The downgrade by the FAA will undoubtedly generate serious concerns among the travelling public about the safety standards of Indian carriers.
In the month of January this year, the Federal Aviation Administration (FAA) of the US downgraded India’s civil aviation safety rating to Category II status on account of failure on the part of the Indian Directorate General of Civil Aviation (DGCA) to put in place a proper mechanism of safety oversight. As per the FAA, the DGCA did not have on its strength flight operations inspectors in numbers proportionate to the number of civil aircraft registered in India. Also, airworthiness officers did not have the required level of training to handle different types of aircraft. During the last decade or so, the civil aviation industry grew in leaps and bounds but the level of manning at the DGCA remained unchanged.
After an inspection conducted five years ago, the FAA had warned India of the possibility of downgrade on account of the deficiencies in qualified manpower that existed even then. However, despite the government sanctioning a large number of vacancies, the numbers actually recruited was just 25 per cent of the required strength.
With this downgrade, India now is on a par with Bangladesh, Barbados, Ghana, Indonesia, Nicaragua, Philippines, Serbia, and Uruguay. Not a complimentary development for a nation emerging as a regional power and aspires to be a superpower in not too distant a future. As for its status in the global civil aviation industry, today, India ranks ninth. However, if rhetoric emanating frequently from the highest echelons of the civil aviation establishment is to be believed, over the next decade, India will graduate to the third slot. But at this point in time, the downgrade by the FAA will not only be a jolt to the airline industry but more importantly, a major source of national embarrassment.
The downgrade by the FAA will undoubtedly generate serious concerns among the travelling public about the safety standards of Indian carriers. However, the downgrade does not mean that airlines in India are unsafe. This does not reflect on the management, efficiency or safety standards of the Indian carriers per se, but entirely on the regulatory authority the DGCA. However, somewhat tragically, it is the airline industry especially the leading legacy carriers such as Air India and Jet Airways as well as even those low-cost airlines that are now venturing into the international segment, that will truly bear the brunt of this judgement by the FAA even while they are not to blame. The downgrade is symbolic of the incompetent management of the civil aviation industry at the level of the government and the indifferent approach of the political and bureaucratic leadership towards not only the airline industry but civil aviation as a whole in India.

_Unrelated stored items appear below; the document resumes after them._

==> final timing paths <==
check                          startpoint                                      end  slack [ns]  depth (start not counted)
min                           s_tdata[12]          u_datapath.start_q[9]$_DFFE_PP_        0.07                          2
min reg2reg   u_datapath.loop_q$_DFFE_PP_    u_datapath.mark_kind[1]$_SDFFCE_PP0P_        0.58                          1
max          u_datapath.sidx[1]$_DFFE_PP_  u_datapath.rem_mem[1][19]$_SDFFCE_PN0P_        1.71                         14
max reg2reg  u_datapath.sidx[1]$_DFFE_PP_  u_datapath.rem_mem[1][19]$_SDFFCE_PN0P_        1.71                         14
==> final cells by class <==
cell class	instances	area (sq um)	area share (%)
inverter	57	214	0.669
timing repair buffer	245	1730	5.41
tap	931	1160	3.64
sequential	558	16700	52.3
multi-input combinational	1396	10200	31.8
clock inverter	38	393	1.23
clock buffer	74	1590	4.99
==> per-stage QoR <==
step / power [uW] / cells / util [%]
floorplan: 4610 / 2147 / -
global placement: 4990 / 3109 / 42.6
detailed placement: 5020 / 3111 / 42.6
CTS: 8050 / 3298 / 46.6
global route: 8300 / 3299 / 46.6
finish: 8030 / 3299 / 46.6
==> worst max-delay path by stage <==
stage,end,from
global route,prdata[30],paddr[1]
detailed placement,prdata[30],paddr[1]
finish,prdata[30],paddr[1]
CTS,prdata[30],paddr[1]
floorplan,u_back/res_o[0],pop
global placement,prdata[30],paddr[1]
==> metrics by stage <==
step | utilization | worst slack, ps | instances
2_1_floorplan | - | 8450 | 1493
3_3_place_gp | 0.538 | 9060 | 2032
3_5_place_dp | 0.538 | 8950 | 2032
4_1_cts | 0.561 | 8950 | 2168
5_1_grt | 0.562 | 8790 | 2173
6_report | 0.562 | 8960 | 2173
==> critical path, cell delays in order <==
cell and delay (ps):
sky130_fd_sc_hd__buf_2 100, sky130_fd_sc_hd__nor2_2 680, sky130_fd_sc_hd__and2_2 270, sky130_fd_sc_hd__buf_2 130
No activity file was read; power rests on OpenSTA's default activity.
--- config.mk ---
export PLATFORM = sky130hd
export DESIGN_NAME = pressure_sensor_compensation_top
export DESIGN_NICKNAME = d
export VERILOG_FILES = /design/src/hw/rtl/pss_pkg.sv /design/src/hw/rtl/pss_regs.sv /design/src/hw/rtl/pss_first.sv /design/src/hw/rtl/pss_second.sv /design/src/hw/rtl/pressure_sensor_compensation_top.sv
export SDC_FILE = /design/constraint.sdc
export NUM_CORES = 2
export LEC_CHECK = 0
export CORE_MARGIN = 1
export CORE_UTILIZATION = 30
export DETAILED_ROUTE_END_ITERATION = 8
export DONT_BUFFER_PORTS = 1
export PLACE_DENSITY_LB_ADDON = 0.25
export SYNTH_ARGS = -nofsm -noshare
export SYNTH_HDL_FRONTEND = slang
export SYNTH_SLANG_ARGS = --single-unit
--- constraint.sdc ---
create_clock -name clk -period 24.7 [get_ports clk]
set_input_delay 3.705 -clock clk [delete_from_list [all_inputs] [get_ports clk]]
set_output_delay 3.705 -clock clk [all_outputs]
set_load 0.01 [all_outputs]
--- src/hw/rtl/pss_pkg.sv ---
// Shared types and constants for the pressure sensor compensation pipeline.
// No dependencies; every other file of the block but pss_checker imports this package.
`timescale 1ns / 1ps
`default_nettype none

package pss_pkg;

  // Calibration coefficients unpacked from the four calibration words.
  typedef struct packed {
    logic [14:0] c1;
    logic [11:0] c2;
    logic [9:0]  c3;
    logic [9:0]  c4;
    logic [10:0] c5;
    logic [5:0]  c6;
  } coef_t;

  // First-order results handed to the second-order stages.
  typedef struct packed {
    logic signed [13:0] temp1;
    logic signed [18:0] p1;
    logic [24:0]        dsq;
    logic               lo;
    logic               hi;
  } mid_t;

  // Register indexes on the configuration port.
  localparam logic [1:0] REG_CAL_ONE   = 2'd0;
  localparam logic [1:0] REG_CAL_TWO   = 2'd1;
  localparam logic [1:0] REG_CAL_THREE = 2'd2;
  localparam logic [1:0] REG_CAL_FOUR  = 2'd3;

  localparam int UT1_OFFSET    = 20224;
  localparam int SENS_C6_OFS   = 50;
  localparam int OFF_REF       = 512;
  localparam int SENS_OFFSET   = 24576;
  localparam int D1_OFFSET     = 7168;
  localparam int P_OFFSET      = 2500;
  localparam int TEMP_REF      = 200;
  localparam int TEMP_HIGH     = 400;
  localparam int TEMP_HIGH_REF = 450;
  localparam int T2_C6_OFS     = 24;
  localparam int P_LO_REF      = 3500;
  localparam int P_HI_REF      = 10000;

  localparam int TEMP_MIN  = -32768;
  localparam int TEMP_MAX  = 32767;
  localparam int PRESS_MIN = -65536;
  localparam int PRESS_MAX = 65535;

endpackage

`default_nettype wire

--- src/hw/rtl/pss_regs.sv ---
// Calibration register file on an APB-style port and coefficient unpacking.
// Depends on pss_pkg for coef_t and the register indexes.
`timescale 1ns / 1ps
`default_nettype none

module pss_regs
  import pss_pkg::*;
(
  input  wire logic        clk,
  input  wire logic        rst,
  input  wire logic        psel,
  input  wire logic        penable,
  input  wire logic        pwrite,
  input  wire logic [3:0]  paddr,
  input  wire logic [31:0] pwdata,
  output logic [31:0]      prdata,
  output logic             pready,
  output coef_t            coef
);

  logic [15:0] w1;
  logic [15:0] w2;
  logic [15:0] w3;
  logic [15:0] w4;
  logic        wr;
  logic [1:0]  idx;

  assign pready = 1'b1;
  assign wr     = psel && penable && pwrite;
  assign idx    = paddr[3:2];

  always_ff @(posedge clk) begin
    if (rst) begin
      w1 <= '0;
      w2 <= '0;
      w3 <= '0;
      w4 <= '0;
    end else if (wr) begin
      case (idx)
        REG_CAL_ONE:   w1 <= pwdata[15:0];
        REG_CAL_TWO:   w2 <= pwdata[15:0];
        REG_CAL_THREE: w3 <= pwdata[15:0];
        REG_CAL_FOUR:  w4 <= pwdata[15:0];
        default: ;
      endcase
    end
  end

  always_comb begin
    case (idx)
      REG_CAL_ONE:   prdata = {16'd0, w1};
      REG_CAL_TWO:   prdata = {16'd0, w2};
      REG_CAL_THREE: prdata = {16'd0, w3};
      REG_CAL_FOUR:  prdata = {16'd0, w4};
      default:       prdata = '0;
    endcase
  end

  assign coef.c1 = w1[15:1];
  assign coef.c2 = {w3[5:0], w4[5:0]};
  assign coef.c3 = w4[15:6];
  assign coef.c4 = w3[15:6];
  assign coef.c5 = {w1[0], w2[15:6]};
  assign coef.c6 = w2[5:0];

endmodule

`default_nettype wire

--- src/hw/rtl/pss_first.sv ---
// First-order compensation: five pipeline stages from raw counts to the
// first-order temperature and pressure. Depends on pss_pkg.
`timescale 1ns / 1ps
`default_nettype none

module pss_first
  import pss_pkg::*;
(
  input  wire logic        clk,
  input  wire logic        rst,
  input  coef_t            coef,
  input  wire logic        in_valid,
  output logic             in_ready,
  input  wire logic [15:0] d1,
  input  wire logic [15:0] d2,
  output logic             out_valid,
  input  wire logic        out_ready,
  output mid_t             out_data
);

  logic [4:0] vld;
  logic [4:0] en;

  // A stage takes new data when it is empty or the next one moves on.
  always_comb begin
    en[4] = !vld[4] || out_ready;
    for (int i = 3; i >= 0; i--) begin
      en[i] = !vld[i] || en[i+1];
    end
  end

  assign in_ready  = en[0];
  assign out_valid = vld[4];

  always_ff @(posedge clk) begin
    if (rst) begin
      vld <= '0;
    end else begin
      if (en[0]) vld[0] <= in_valid;
      for (int i = 1; i < 5; i++) begin
        if (en[i]) vld[i] <= vld[i-1];
      end
    end
  end

  // Stage 1: offsets of the raw counts.
  logic [15:0]        ut1;
  logic signed [16:0] dt;
  logic signed [16:0] dd1;
  logic signed [16:0] s1_dt;
  logic signed [16:0] s1_dd1;

  assign ut1 = 16'({coef.c5, 3'b000}) + 16'(UT1_OFFSET);
  assign dt  = $signed({1'b0, d2}) - $signed({1'b0, ut1});
  assign dd1 = $signed({1'b0, d1}) - 17'(D1_OFFSET);

  always_ff @(posedge clk) begin
    if (en[0]) begin
      s1_dt  <= dt;
      s1_dd1 <= dd1;
    end
  end

  // Stage 2: the three products with the temperature difference.
  logic [6:0]         c6p50;
  logic signed [10:0] c4m;
  logic signed [23:0] s2_mt;
  logic signed [25:0] s2_mo;
  logic signed [26:0] s2_ms;
  logic signed [16:0] s2_dd1;

  assign c6p50 = {1'b0, coef.c6} + 7'(SENS_C6_OFS);
  assign c4m   = $signed({1'b0, coef.c4}) - 11'(OFF_REF);

  always_ff @(posedge clk) begin
    if (en[1]) begin
      s2_mt  <= 24'(s1_dt) * 24'($signed({1'b0, c6p50}));
      s2_mo  <= 26'(c4m) * 26'(s1_dt);
      s2_ms  <= 27'($signed({1'b0, coef.c3})) * 27'(s1_dt);
      s2_dd1 <= s1_dd1;
    end
  end

  // Stage 3: first-order temperature, offset and sensitivity.
  logic signed [13:0] s3_temp1;
  logic signed [15:0] s3_off;
  logic signed [17:0] s3_sens;
  logic signed [16:0] s3_dd1;

  always_ff @(posedge clk) begin
    if (en[2]) begin
      s3_temp1 <= 14'(s2_mt >>> 10) + 14'(TEMP_REF);
      s3_off   <= $signed({2'b00, coef.c2, 2'b00}) + 16'(s2_mo >>> 12);
      s3_sens  <= $signed({3'b000, coef.c1}) + 18'(s2_ms >>> 10) + 18'(SENS_OFFSET);
      s3_dd1   <= s2_dd1;
    end
  end

  // Stage 4: sensitivity times pressure count; pick the correction band.
  logic               lo;
  logic               hi;
  logic signed [13:0] d;
  logic signed [33:0] s4_prod;
  logic signed [15:0] s4_off;
  logic signed [13:0] s4_temp1;
  logic signed [13:0] s4_d;
  logic               s4_lo;
  logic               s4_hi;

  assign lo = s3_temp1 < 14'(TEMP_REF);
  assign hi = s3_temp1 > 14'(TEMP_HIGH);
  assign d  = lo ? 14'(TEMP_REF) - s3_temp1 : 14'(TEMP_HIGH_REF) - s3_temp1;

  always_ff @(posedge clk) begin
    if (en[3]) begin
      s4_prod  <= 34'(s3_sens) * 34'(s3_dd1);
      s4_off   <= s3_off;
      s4_temp1 <= s3_temp1;
      s4_d     <= d;
      s4_lo    <= lo;
      s4_hi    <= hi;
    end
  end

  // Stage 5: first-order pressure and the squared band distance.
  logic signed [20:0] x;
  logic signed [24:0] x10;
  logic signed [25:0] dsq;

  assign x   = 21'(s4_prod >>> 14) - 21'(s4_off);
  assign x10 = (25'(x) <<< 3) + (25'(x) <<< 1);
  assign dsq = 26'(s4_d) * 26'(s4_d);

  always_ff @(posedge clk) begin
    if (en[4]) begin
      out_data.temp1 <= s4_temp1;
      out_data.p1    <= 19'(x10 >>> 5) + 19'(P_OFFSET);
      out_data.dsq   <= dsq[24:0];
      out_data.lo    <= s4_lo;
      out_data.hi    <= s4_hi;
    end
  end

endmodule

`default_nettype wire

--- src/hw/rtl/pss_second.sv ---
// Second-order correction and saturation: three pipeline stages, the last
// of which is the output register. Depends on pss_pkg.
`timescale 1ns / 1ps
`default_nettype none

module pss_second
  import pss_pkg::*;
(
  input  wire logic   clk,
  input  wire logic   rst,
  input  coef_t       coef,
  input  wire logic   in_valid,
  output logic        in_ready,
  input  mid_t        in_data,
  output logic        out_valid,
  input  wire logic   out_ready,
  output logic signed [15:0] temperature_tenths,
  output logic signed [16:0] pressure_tenths
);

  logic [2:0] vld;
  logic [2:0] en;

  always_comb begin
    en[2] = !vld[2] || out_ready;
    en[1] = !vld[1] || en[2];
    en[0] = !vld[0] || en[1];
  end

  assign in_ready  = en[0];
  assign out_valid = vld[2];

  always_ff @(posedge clk) begin
    if (rst) begin
      vld <= '0;
    end else begin
      if (en[0]) vld[0] <= in_valid;
      if (en[1]) vld[1] <= vld[0];
      if (en[2]) vld[2] <= vld[1];
    end
  end

  // Stage 6: band gain times squared distance. Outside both bands the gain
  // is zero, so the whole correction comes out zero.
  logic [6:0]         c6p24;
  logic [9:0]         k11;
  logic [8:0]         k3;
  logic [9:0]         k;
  logic signed [19:0] pd;
  logic [33:0]        s6_kx;
  logic signed [19:0] s6_pd;
  logic signed [13:0] s6_temp1;
  logic signed [18:0] s6_p1;
  logic               s6_lo;

  assign c6p24 = {1'b0, coef.c6} + 7'(T2_C6_OFS);
  assign k11   = {c6p24, 3'b000} + 10'({c6p24, 1'b0}) + 10'(c6p24);
  assign k3    = {c6p24, 1'b0} + 9'(c6p24);
  assign k     = in_data.lo ? k11 : (in_data.hi ? 10'(k3) : '0);
  assign pd    = in_data.lo ? 20'(in_data.p1) - 20'(P_LO_REF)
                            : 20'(in_data.p1) - 20'(P_HI_REF);

  always_ff @(posedge clk) begin
    if (en[0]) begin
      s6_kx    <= 34'(k) * 34'(in_data.dsq);
      s6_pd    <= pd;
      s6_temp1 <= in_data.temp1;
      s6_p1    <= in_data.p1;
      s6_lo    <= in_data.lo;
    end
  end

  // Stage 7: temperature correction and its product with the pressure.
  logic [13:0]        t2;
  logic [15:0]        m;
  logic signed [36:0] s7_prod2;
  logic [13:0]        s7_t2;
  logic signed [13:0] s7_temp1;
  logic signed [18:0] s7_p1;
  logic               s7_lo;

  assign t2 = s6_kx[33:20];
  assign m  = s6_lo ? 16'({t2, 1'b0}) + 16'(t2) : 16'(t2);

  always_ff @(posedge clk) begin
    if (en[1]) begin
      s7_prod2 <= 37'($signed({1'b0, m})) * 37'(s6_pd);
      s7_t2    <= t2;
      s7_temp1 <= s6_temp1;
      s7_p1    <= s6_p1;
      s7_lo    <= s6_lo;
    end
  end

  // Stage 8: apply both corrections and saturate into the output register.
  logic signed [23:0] p2;
  logic signed [16:0] tf;
  logic signed [24:0] pf;
  logic signed [15:0] tsat;
  logic signed [16:0] psat;

  assign p2 = s7_lo ? 24'(s7_prod2 >>> 14) : 24'(s7_prod2 >>> 13);
  assign tf = 17'(s7_temp1) - $signed({3'b000, s7_t2});
  assign pf = 25'(s7_p1) - 25'(p2);

  always_comb begin
    if (tf < 17'(TEMP_MIN)) begin
      tsat = 16'(TEMP_MIN);
    end else if (tf > 17'(TEMP_MAX)) begin
      tsat = 16'(TEMP_MAX);
    end else begin
      tsat = 16'(tf);
    end
    if (pf < 25'(PRESS_MIN)) begin
      psat = 17'(PRESS_MIN);
    end else if (pf > 25'(PRESS_MAX)) begin
      psat = 17'(PRESS_MAX);
    end else begin
      psat = 17'(pf);
    end
  end

  always_ff @(posedge clk) begin
    if (en[2]) begin
      temperature_tenths <= tsat;
      pressure_tenths    <= psat;
    end
  end

endmodule

`default_nettype wire

--- src/hw/rtl/pressure_sensor_compensation_top.sv ---
// Top level of the pressure sensor compensation block.
// Instantiates pss_regs, pss_first and pss_second; uses pss_pkg.
`timescale 1ns / 1ps
`default_nettype none

// The block takes one beat of raw pressure and temperature counts per clock
// while the output side does not stall, and returns one beat with the
// compensated temperature (0.1 C) and pressure (0.1 mbar), both saturated.
// It is an eight-stage pipeline, and a new beat can be taken in every cycle
// in which the output side does not stall. When the output side stalls, only
// the stages that hold data stop; empty stages keep filling. The user must
// write calibration words over the APB port only while no beat is in
// flight; the block itself does not enforce this.
module pressure_sensor_compensation_top
  import pss_pkg::*;
(
  input  wire logic        clk,
  input  wire logic        rst,
  input  wire logic        psel,
  input  wire logic        penable,
  input  wire logic        pwrite,
  input  wire logic [3:0]  paddr,
  input  wire logic [31:0] pwdata,
  output logic [31:0]      prdata,
  output logic             pready,
  input  wire logic        s_tvalid,
  output logic             s_tready,
  input  wire logic [31:0] s_tdata,   // raw_pressure [15:0], raw_temperature [31:16]
  output logic             m_tvalid,
  input  wire logic        m_tready,
  output logic [39:0]      m_tdata    // temperature_tenths [15:0], pressure_tenths [32:16]
);

  coef_t              coef;
  mid_t               mid;
  logic               mid_valid;
  logic               mid_ready;
  logic signed [15:0] temperature_tenths;
  logic signed [16:0] pressure_tenths;

  pss_regs u_regs (
    .clk     (clk),
    .rst     (rst),
    .psel    (psel),
    .penable (penable),
    .pwrite  (pwrite),
    .paddr   (paddr),
    .pwdata  (pwdata),
    .prdata  (prdata),
    .pready  (pready),
    .coef    (coef)
  );

  pss_first u_first (
    .clk       (clk),
    .rst       (rst),
    .coef      (coef),
    .in_valid  (s_tvalid),
    .in_ready  (s_tready),
    .d1        (s_tdata[15:0]),
    .d2        (s_tdata[31:16]),
    .out_valid (mid_valid),
    .out_ready (mid_ready),
    .out_data  (mid)
  );

  pss_second u_second (
    .clk                (clk),
    .rst                (rst),
    .coef               (coef),
    .in_valid           (mid_valid),
    .in_ready           (mid_ready),
    .in_data            (mid),
    .out_valid          (m_tvalid),
    .out_ready          (m_tready),
    .temperature_tenths (temperature_tenths),
    .pressure_tenths    (pressure_tenths)
  );

  assign m_tdata = {7'd0, pressure_tenths, temperature_tenths};

endmodule

`default_nettype wire

After elaboration in Yosys (flattened, before gate mapping):

Cells that the tools add are included.

* add/sub/neg operators: 23
* multiply operators: 7
* magnitude comparators: 6
* eq/ne operators: 3
* mux-type cells: 9
* reduce and logical (&&, ||, !) cells: 23

Operators with widths (count)
* one-hot mux 32 bit (4 select lines): 1
* multiplier 17 x 20 -> 37 bit: 1
* multiplier 10 x 25 -> 34 bit: 1
* multiplier 18 x 17 -> 34 bit: 1
* adder 15 x 14 -> 16 bit: 2
* two-way mux 16 bit: 2
* multiplier 11 x 17 -> 27 bit: 1
* multiplier 11 x 17 -> 26 bit: 1
* greater-than comparator 25 x 17 -> 1 bit (second input constant): 1
* < comparator 25 x 17 -> 1 bit (second input constant): 1
* multiplier 14 x 14 -> 25 bit: 1
* subtractor 19 x 24 -> 25 bit: 1
* adder 24 x 22 -> 24 bit: 1
* multiplier 17 x 8 -> 24 bit: 1
* two-way mux 23 bit: 1
* subtractor 20 x 16 -> 21 bit: 1
* two-way mux 20 bit: 1
* subtractor 19 x 13 -> 20 bit (second input constant): 1
* subtractor 19 x 15 -> 20 bit (second input constant): 1
* adder 19 x 13 -> 19 bit (second input constant): 1
* adder 16 x 17 -> 18 bit: 1
* adder 18 x 16 -> 18 bit (second input constant): 1
* greater-than comparator 17 x 16 -> 1 bit (second input constant): 1
* < comparator 17 x 16 -> 1 bit (second input constant): 1
* 26 further kinds: 45

* bits in registers: 611
* input bits: 75
* output and inout port bits: 75
* logic and storage cells: 116

Longest topological paths before layout:

* depth after elaboration: 9
* mapped depth: 37
* depth with buffers taken out: 36

Hierarchy:

From an unflattened synthesis, not the netlist that was laid out.

* cell total of the unflattened synthesis: 7797
* area, all modules: 77563.1 um^2

By module, submodules not included
* pss_first: instances 1, cells an instance 4594, area an instance 46163.0 um^2, seq. area each 8628.3 um^2
* pss_second: instances 1, cells an instance 2927, area an instance 28222.1 um^2, seq. area each 5195.0 um^2
* pss_regs: instances 1, cells an instance 268, area an instance 3121.7 um^2, seq. area each 1281.2 um^2
* pressure_sensor_compensation_top: instances 1, cells an instance 8, area an instance 56.3 um^2, seq. area each 0.0 um^2

Least setup slack after synthesis:

Ideal clock, no wire load.

* path type: input-to-output
* from: input port m_tready
* to: output port s_tready
* arrival: 7.509 ns
* data required time: 20.995 ns
* slack: 13.486 ns
* cell stages on the path: 6
* buffers on the path: 1
* path through: nor2b_1 -> and2_1 -> and3_1 -> clkbuf_1 -> nand4_1 -> or2_2

* word-level cells in the longest chain between the ends: 8

Ends and longest elaborated chain
* start: declaration: RTL line pressure_sensor_compensation_top.sv:30 `input wire logic m_tready,`
* logical OR 1 bit: RTL line pss_second.sv:25 `en[2] = !vld[2] || out_ready;`
* logical OR 1 bit: RTL line pss_second.sv:26 `en[1] = !vld[1] || en[2];`
* logical OR 1 bit: RTL line pss_second.sv:27 `en[0] = !vld[0] || en[1];`
* logical OR 1 bit: RTL line pss_first.sv:26 `en[4] = !vld[4] || out_ready;`
* logical OR 1 bit (3 in a row): RTL line pss_first.sv:28 `en[i] = !vld[i] || en[i+1];`
* named net u_first.en[1]: RTL line pss_first.sv:22 `logic [4:0] en;`
* logical OR 1 bit: RTL line pss_first.sv:28
* end: declaration: RTL line pressure_sensor_compensation_top.sv:27 `output logic s_tready,`

The timed path passes the listed nets, and every way through them passes these cells.

Worst setup path after layout:

* from: register u_regs.w2[3]
* to: register u_second.s6_kx[32] (data pin)

* word-level cells in the longest chain between the ends: 5
* elaborated cells on any way between the ends: 7
* those cells by class: 4 x add/sub; 1 x mul; 2 x mux

Ends and longest elaborated chain
* start: declaration: RTL line pss_regs.sv:22 `logic [15:0] w2;`
* start signal: assignment: RTL line pss_regs.sv:41 `REG_CAL_TWO: w2 <= pwdata[15:0];`
* adder 6 x 5 -> 7 bit (*): RTL line pss_second.sv:56 `assign c6p24 = {1'b0, coef.c6} + 7'(T2_C6_OFS);`
* adder 10 x 8 -> 10 bit / adder 8 x 7 -> 9 bit (equally long branches): RTL line pss_second.sv:57, pss_second.sv:58
* adder 10 x 7 -> 10 bit / two-way mux 9 bit (equally long branches): RTL line pss_second.sv:57, pss_second.sv:59
* two-way mux 10 bit (*): RTL line pss_second.sv:59 `assign k = in_data.lo ? k11 : (in_data.hi ? 10'(k3) : '0);`
* multiplier 10 x 25 -> 34 bit (*): RTL line pss_second.sv:65 `s6_kx <= 34'(k) * 34'(in_data.dsq);`
* end signal: assignment: RTL line pss_second.sv:65
* end: declaration: RTL line pss_second.sv:50 `logic [33:0] s6_kx;`

Mark *: on every way between the ends. The rest lies on a longest branch, timed or not.
A chain may end at the register's enable or synchronous reset.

While the private airlines in India have been engaged in an eternal struggle for survival in an extremely hostile business environment and several of these having perished in the process, the management of the national carrier, with collusion between the political leadership and bureaucratic establishment, have focused primarily on maximising private gains at the cost of the national carrier. The airline industry witnessed explosive growth in the wake of economic liberalisation in the early 1990s with a number of private carriers emerging on the scene. However, shackled in archaic policy framework, the industry was unable to sustain the momentum of growth. Despite the adversities, the second wave in the industry, spearheaded by the low-cost concept, began in the middle of the last decade and continues on its impressive growth trajectory especially after the upturn in the global economy after 2008. Unfortunately, the regulator of the civil aviation industry the DGCA, continued to stagnate with huge deficiencies of manpower for manning in critical areas such as flight operations inspection. The DGCA resorted to compromise by hiring on a temporary basis, pilots who were employed by the very airlines they were required to inspect as flight operations inspectors, a step regarded as most unethical and improper.
While the FAA had warned the DGCA of the possibility of downgrade if these inadequacies were not addressed soon enough. However, afflicted with bureaucratic lethargy that is characteristic of departments of the government of India, the DGCA took no effective steps to remedy the situation. Apart from the stigma associated with the downgrade, it is a sad reflection on the regulatory authority and by implication, disconcerting failure of governance.
The downgrade makes it abundantly clear that the DGCA has proved incapable of coping with the demands of the rapidly growing Indian civil aviation industry. Unless the Government of India puts in place without further delay an autonomous and fully empowered Civil Aviation Authority in its place, the Indian civil aviation industry will continue its aimless drift.